Além da curiosidade, os turistas até dormem na pensão, habitualmente cheia, fazendo as refeições lado a lado com a rocha negra, que permanece tal e qual como quando a erupção da ilha do Fogo terminou.

Entretanto, a própria casa foi aumentada e recuperada no exterior também com recurso à rocha da lava solidificada, retirada da envolvente nos dias seguintes ao fim da erupção à força de braços, pelo casal, família e amigos.

“Foi uma grande alegria, não estava à espera. Tenho de estar agradecida ao vulcão, nunca pensei que ia sobrar alguma coisa”, desabafa.

Daí que, num sentimento que é dominante numa aldeia que segue em reconstrução cinco anos depois, Sónia confesse não ter medo do vulcão que lhe mudou a vida.

“A população não tem medo.

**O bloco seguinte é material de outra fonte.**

This is an optimization exercise on Yosys and OpenROAD, whose aim is small area, not a production implementation. At most, simulation tests tie the RTL to the original design; equivalence was not proved. The clock input has no modelled driver; a real chip could not lean on it and would need a root buffer or a full tree. Power figures rest on the tool's default switching activity, not on a simulated workload.

==> flow/design.v <==
module i2s (
	input master_enable, 
	input sdin, 
	output reg [31:0] dout_l, dout_r, 
	output reg sdout, 
	input [31:0] din_l, din_r, 
	input bclk_i, lrclk_i, 
	output bclk_o, lrclk_o, 
	input [19:0] bdiv, 
	input [7:0] lrdiv, 
	output reg [2:0] cst, nst, 
	input rstn, clk
);
reg bclk;
localparam [19:0] BINV = 20'haaaaa;
reg [19:0] bq;
wire [19:0] bcnt = bq ^ BINV;
wire [20:0] nb;
assign nb[0] = ~master_enable;
genvar gi;
generate for (gi = 0; gi < 20; gi = gi + 1) begin : g_nb
	assign nb[gi+1] = nb[gi] | bcnt[gi];
end endgenerate
wire bload = ~nb[20];
wire [19:0] bcnt_nx = ~(bcnt ^ nb[19:0]) & (bdiv | {20{~bload}});
always @(negedge rstn or posedge clk) begin
	if(!rstn) begin
		bq <= BINV;
		bclk <= 1'b0;
	end
	else begin
		bq <= bcnt_nx ^ BINV;
		bclk <= master_enable ? (bclk ^ bload) : bclk_i;
	end
end
assign bclk_o = bclk;
reg bclk_d;
always @(negedge rstn or posedge clk) begin
	if(!rstn) bclk_d <= 1'b0;
	else bclk_d <= bclk;
end
wire bclk_10 = bclk_d & ~bclk;
reg lrclk;
reg [7:0] lrcnt;
wire [8:0] nl;
assign nl[0] = ~(master_enable & bclk_10);
generate for (gi = 0; gi < 8; gi = gi + 1) begin : g_nl
	assign nl[gi+1] = nl[gi] | lrcnt[gi];
end endgenerate
wire lload = ~nl[8];
wire [7:0] lrcnt_nx = ~(lrcnt ^ nl[7:0]) & (lrdiv | {8{~lload}});
always @(negedge rstn or posedge clk) begin
	if(!rstn) begin
		lrcnt <= 8'd0;
		lrclk <= 1'b0;
	end
	else begin
		lrcnt <= lrcnt_nx;
		lrclk <= master_enable ? (lrclk ^ lload) : lrclk_i;
	end
end
assign lrclk_o = lrclk;
reg lrclk_d;
always @(negedge rstn or posedge clk) begin
	if(!rstn) lrclk_d <= 1'b0;
	else lrclk_d <= lrclk;
end
wire lrclk_01 = ~lrclk_d & lrclk;
wire lrclk_10 = lrclk_d & ~lrclk;
localparam
	start_l = 3'd5, channel_l = 3'd4, idle_l = 3'd3, 
	start_r = 3'd2, channel_r = 3'd1, idle_r = 3'd0;
reg [4:0] ncnt;
wire in_chan = (cst == channel_l) | (cst == channel_r);
wire last = &ncnt;
always @(negedge rstn or posedge clk) begin
	if(!rstn) cst <= idle_r;
	else cst <= nst;
end
always @(*) begin
	case(cst)
		idle_l: nst = lrclk_01 ? start_r : cst;
		start_r: nst = bclk_10 ? channel_r : cst;
		channel_r: nst = bclk_10 & last ? idle_r : cst;
		idle_r: nst = lrclk_10 ? start_l : cst;
		start_l: nst = bclk_10 ? channel_l : cst;
		channel_l: nst = bclk_10 & last ? idle_l : cst;
		default: nst = cst;
	endcase
end
always @(posedge clk) begin
	if(!in_chan) ncnt <= 5'd0;
	else if(bclk_10) ncnt <= ncnt + 5'd1;
end
reg [31:0] tl, tr;
reg tl_v;
reg sdin_d;
wire rx_bit = last ? sdin_d : sdin;
wire sh_l = bclk_10 & (cst == channel_l);
wire sh_r = bclk_10 & (cst == channel_r);
always @(posedge clk) begin
	sdin_d <= sdin;
	if(cst == idle_l) tl <= din_l;
	else if(sh_l) tl <= {tl[30:0], rx_bit};
	if(cst == idle_r) tr <= din_r;
	else if(sh_r) tr <= {tr[30:0], rx_bit};
end
always @(negedge rstn or posedge clk) begin
	if(!rstn) tl_v <= 1'b0;
	else if(cst == idle_l) tl_v <= 1'b1;
end
always @(negedge rstn or posedge clk) begin
	if(!rstn) sdout <= 1'b0;
	else begin
		case(cst)
			channel_l: sdout <= tl[31] & tl_v;
			channel_r: sdout <= tr[31];
			default: sdout <= sdout;
		endcase
	end
end
reg fin;
always @(negedge rstn or posedge clk) begin
	if(!rstn) fin <= 1'b0;
	else fin <= bclk_10 & in_chan & last;
end
always @(negedge rstn or posedge clk) begin
	if(!rstn) begin
		dout_l <= 32'd0;
		dout_r <= 32'd0;
	end
	else begin
		if(fin & (cst == idle_l)) dout_l <= tl;
		if(fin & (cst == idle_r)) dout_r <= tr;
	end
end
endmodule
Settings: LEC_CHECK=0, ABC_AREA=1, CAP_MARGIN=20, CORE_MARGIN=2, CORE_UTILIZATION=60, SLEW_MARGIN=20; clock period 6.0 ns.
standard.sh (not shown) runs the stock make flow with config.mk's settings and CLKGATE_MAP_FILE= SYNTH_SCRIPT=/design/flow/synth_recipe.tcl, a recipe that flattens the netlist after the stock synthesis.
==> flow/flow/run.sh <==
#!/bin/bash
# Standard ORFS layout (the standard.sh) with these changes:
#  - synthesis: no half-adder extraction, and abc maps the logic for area
#    (flow/area.abc) instead of with ORFS's speed script; the registers are
#    mapped before abc exactly as in the standard synthesis;
#  - ports get the smallest buffer (buf_1);
#  - the clock tree is a plain two-level tree (flow/cts_hook.tcl): a root
#    clkbuf_4 driving 12 clkbuf_8, each driving the registers around it.
# The tools' logs are in orfs/logs/ and the make output in flow_standard.log.
set -euo pipefail
here=$(pwd)
export AREA_ABC_SCRIPT=$here/flow/area.abc
export BUFFER_PORTS_ARGS="-buffer_cell sky130_fd_sc_hd__buf_1"
export PRE_CTS_TCL=$here/flow/cts_hook.tcl
export CLOCK_LEAVES=12
export CLOCK_LEAF_BUF=sky130_fd_sc_hd__clkbuf_8
export CLOCK_ROOT_BUF=sky130_fd_sc_hd__clkbuf_4
sed "s|SYNTH_SCRIPT=[^ ]*|SYNTH_SCRIPT=$here/flow/synth.tcl|" standard.sh > own_standard.sh
grep -q "SYNTH_SCRIPT=$here/flow/synth.tcl" own_standard.sh
bash own_standard.sh ADDER_MAP_FILE= finish > flow_standard.log 2>&1
Other scripts of this flow, unchanged in this note and not shown: flow/flow/area.abc, flow/flow/cts_hook.tcl, flow/flow/synth.tcl
Then changed:
--- a/flow/design.v
+++ b/flow/design.v
@@ -95,18 +95,22 @@
 reg [31:0] tl, tr;
 reg tl_v;
 reg sdin_d;
 wire rx_bit = last ? sdin_d : sdin;
 wire sh_l = bclk_10 & (cst == channel_l);
 wire sh_r = bclk_10 & (cst == channel_r);
+wire ld_l = (cst == idle_l);
+wire ld_r = (cst == idle_r);
+wire hd_l = ~ld_l & ~sh_l;
+wire hd_r = ~ld_r & ~sh_r;
+wire [31:0] tl_nx = ({32{ld_l}} & din_l) | ({32{sh_l}} & {tl[30:0], rx_bit}) | ({32{hd_l}} & tl);
+wire [31:0] tr_nx = ({32{ld_r}} & din_r) | ({32{sh_r}} & {tr[30:0], rx_bit}) | ({32{hd_r}} & tr);
 always @(posedge clk) begin
 	sdin_d <= sdin;
-	if(cst == idle_l) tl <= din_l;
-	else if(sh_l) tl <= {tl[30:0], rx_bit};
-	if(cst == idle_r) tr <= din_r;
-	else if(sh_r) tr <= {tr[30:0], rx_bit};
+	tl <= tl_nx;
+	tr <= tr_nx;
 end
 always @(negedge rstn or posedge clk) begin
 	if(!rstn) tl_v <= 1'b0;
 	else if(cst == idle_l) tl_v <= 1'b1;
 end
 always @(negedge rstn or posedge clk) begin
Outcome: Routed wire length rises by 5.5%; setup slack gains 0.059 ns; final cell count goes up by 11%; die area falls by 4.6%; total power is higher by 5.6%; sequential share of layout area falls by 6.3 points; worst hold slack gains 0.0083 ns.
No run of this note takes its clock network from TritonCTS; it comes from the design's own scripts or RTL.
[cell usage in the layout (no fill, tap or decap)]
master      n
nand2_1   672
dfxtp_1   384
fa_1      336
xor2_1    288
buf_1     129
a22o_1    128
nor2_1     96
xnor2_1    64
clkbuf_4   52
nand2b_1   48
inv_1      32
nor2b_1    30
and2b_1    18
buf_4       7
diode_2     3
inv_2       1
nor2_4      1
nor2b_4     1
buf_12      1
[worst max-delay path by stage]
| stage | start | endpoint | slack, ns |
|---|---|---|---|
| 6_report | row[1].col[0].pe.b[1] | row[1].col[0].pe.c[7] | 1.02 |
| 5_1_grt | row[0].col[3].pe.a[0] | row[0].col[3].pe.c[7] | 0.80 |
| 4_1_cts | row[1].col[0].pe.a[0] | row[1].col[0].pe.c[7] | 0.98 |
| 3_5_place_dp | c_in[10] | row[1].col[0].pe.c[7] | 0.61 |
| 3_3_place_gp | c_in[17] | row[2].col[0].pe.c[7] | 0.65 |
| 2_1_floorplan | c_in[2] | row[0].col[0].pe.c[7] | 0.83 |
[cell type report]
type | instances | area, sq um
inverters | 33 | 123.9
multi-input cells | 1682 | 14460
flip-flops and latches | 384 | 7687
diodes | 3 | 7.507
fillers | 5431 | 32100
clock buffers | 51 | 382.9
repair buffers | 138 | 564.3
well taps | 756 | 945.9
Background: an optimization exercise with open tools, aiming at small area, a short achievable clock period and few clock cycles per item. Do not read the settings as production practice.
The RTL was checked by simulation tests, not by an equivalence proof against the original design.
Power figures rest on the tool's default switching activity, not on a simulated workload.

==> flow/config.mk <==
export PLATFORM = sky130hd
export DESIGN_NAME = Fib
export DESIGN_NICKNAME = Fib
export VERILOG_FILES = /design/flow/design.v
export SDC_FILE = /design/flow/constraint.sdc
export NUM_CORES = 4
export LEC_CHECK = 0
export ABC_AREA = 1
export CAP_MARGIN = 20
export CORE_MARGIN = 2
export CORE_UTILIZATION = 40
export PLACE_DENSITY = 0.85
export SETUP_SLACK_MARGIN = 2.5
export SLEW_MARGIN = 20
==> flow/constraint.sdc <==
create_clock -name core_clock -period 5.0 [get_ports {clk}]
set_input_delay 1.0000 -clock core_clock [delete_from_list [all_inputs] [get_ports {clk}]]
set_output_delay 1.0000 -clock core_clock [all_outputs]
set_load 0.01 [all_outputs]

Foi muito triste, mas medo de morrer não temos. Foi algo calmo, tranquilo, dá para protegermos, salvar bens importantes”, diz, enquanto se confessa agradecida pela oportunidade que foi criada.

Também por isso, deixar Chã das Caldeiras não está em cima da mesa: “Nem vai estar. Nós fomos a primeira família a subir [voltar a viver na aldeia]”.